Dr. Maxwell Opoku-Afari, First Deputy Governor of the Bank of Ghana, has noted that the Debt Service Suspension Initiative (DSSI), launched by the G20, to assist countries deal with the ravages of the coronavirus pandemic, provides scope for additional resources for the world’s poorest countries to mitigate the impact of pandemic.
He said by freezing external debt service payments until the end of 2020 from all official bilateral creditors, it is estimated that a debt ‘standstill’ of roughly $11.5 billion in emergency liquidity support could be available to eligible countries in 2020, equivalent to about 40 per cent of total projected public external debt service.
Dr Opoku-Afari was speaking during as Debt Sustainability Panel, CGD Conference on Financing Low-Income Countries on the theme “Towards Realistic Aspirations and Concrete Actions in a Post-Covid 19 World” on Monday October 5.

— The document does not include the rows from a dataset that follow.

$ cat src/verilog/cpu_pkg.sv
// Shared ISA definitions for the pipelined core.
// Field positions, opcode and funct codes, ALU operations and widths.
// Files refer to these by scoped name.
package cpu_pkg;

    localparam int xlen       = 32;
    localparam int reg_addr_w = 5;
    localparam int imm_w      = 16;

    typedef logic [xlen-1:0]       word_t;
    typedef logic [reg_addr_w-1:0] reg_addr_t;

    // instruction fields
    localparam int opcode_msb = 31;
    localparam int opcode_lsb = 26;
    localparam int rs_msb     = 25;
    localparam int rs_lsb     = 21;
    localparam int rt_msb     = 20;
    localparam int rt_lsb     = 16;
    localparam int rd_msb     = 15;
    localparam int rd_lsb     = 11;
    localparam int funct_msb  = 5;
    localparam int funct_lsb  = 0;
    localparam int imm_msb    = 15;
    localparam int imm_lsb    = 0;

    localparam logic [5:0] op_rtype = 6'h00;
    localparam logic [5:0] op_addi  = 6'h08;
    localparam logic [5:0] op_lw    = 6'h23;
    localparam logic [5:0] op_sw    = 6'h2b;
    localparam logic [5:0] op_beq   = 6'h04;
    localparam logic [5:0] op_bne   = 6'h05;

    localparam logic [5:0] fn_add = 6'h20;
    localparam logic [5:0] fn_sub = 6'h22;
    localparam logic [5:0] fn_and = 6'h24;
    localparam logic [5:0] fn_or  = 6'h25;
    localparam logic [5:0] fn_slt = 6'h2a;

    typedef enum logic [2:0] {alu_add, alu_sub, alu_and, alu_or, alu_slt} alu_op_t;

    localparam word_t default_reset_pc = 32'h0040_0000;

endpackage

He explained that the COVID pandemic is still evolving with considerable uncertainty. The magnitude of the shock has prompted extraordinary responses — first to secure lives, and, second, to reduce the social and economic burden from the pandemic on the vulnerable segments of the population.
Massive fiscal response packages and supportive monetary policy measures have been implemented in many countries to deal with the fallouts from the crisis. However, in most low-income countries (LICs), the situation has been complicated as most LICs are confronting the crisis under conditions of elevated debt profiles and high debt service payments.
Initial International Monetary Fund (IMF) and World Bank Debt Sustainability Analyses (DSA) from the onset of the crisis show that external government debt service payments in LICs will be much higher in 2020 and remain elevated in the medium term.
“This has constrained policy responses to the crisis and amplified vulnerabilities across most LICs. The Fund and other multilateral institutions as well as some bilateral partners have responded with some financial support.
“Although the scale of the crisis requires massive additional financial support to safeguard progress towards the SDGs, elevated debt levels and the accompanying high debt service payments means that much of the support will rather fund debt obligations and limit the ability of LICs to respond to the crisis. This has necessitated calls for suspension of debt obligations and debt forgiveness in some instances and there are major risks inherent in this approach.
“The Debt Service Suspension Initiative (DSSI), launched by the G20, for instance provides scope for additional resources for the world’s poorest countries to mitigate the impact of pandemic. By freezing external debt service payments until the end of 2020 from all official bilateral creditors, it is estimated that a debt ‘standstill’ of roughly $11.5 billion in emergency liquidity support could be available to eligible countries in 2020, equivalent to about 40 per cent of total projected public external debt service (World Bank, 2020).
“As one would naturally conclude, the DSSI is a step in the right direction, and designed to help countries respond to the crisis. For example, some analysts have argued that the emergency support by the IMF/World Bank and the announcement of the DSSI programme have contributed to the significant reductions in the sovereign bond spread for most of the emerging market economies, including even those that did not participate in the programme.
“However, risk perception levels remain high and above the pre-COVID levels. It thus appears that the pandemic would leave behind some medium to long-term shocks to fiscal and financial settings of these economies such that their fading would require more than what the DSSI would seek to solve,” he said.
He added that several limitations of the programme have been identified. These include adverse impact on market access countries since it may send the wrong signal about the country’s credit worthiness, Potential unintended legal ramifications from possible contravention of some of the legal clauses/agreement, Heterogeneity of debt composition potentially implies that countries with low official multilateral and bilateral debt under consideration may not benefit much from the initiative; and other creditor participation remains largely uncertain, and Restrictive conditionality may hurt more — especially for countries with sizable access to international capital market funding – since countries accessing the DSSI will have to comply with IMF /World Bank ceilings on non-concessional borrowing.”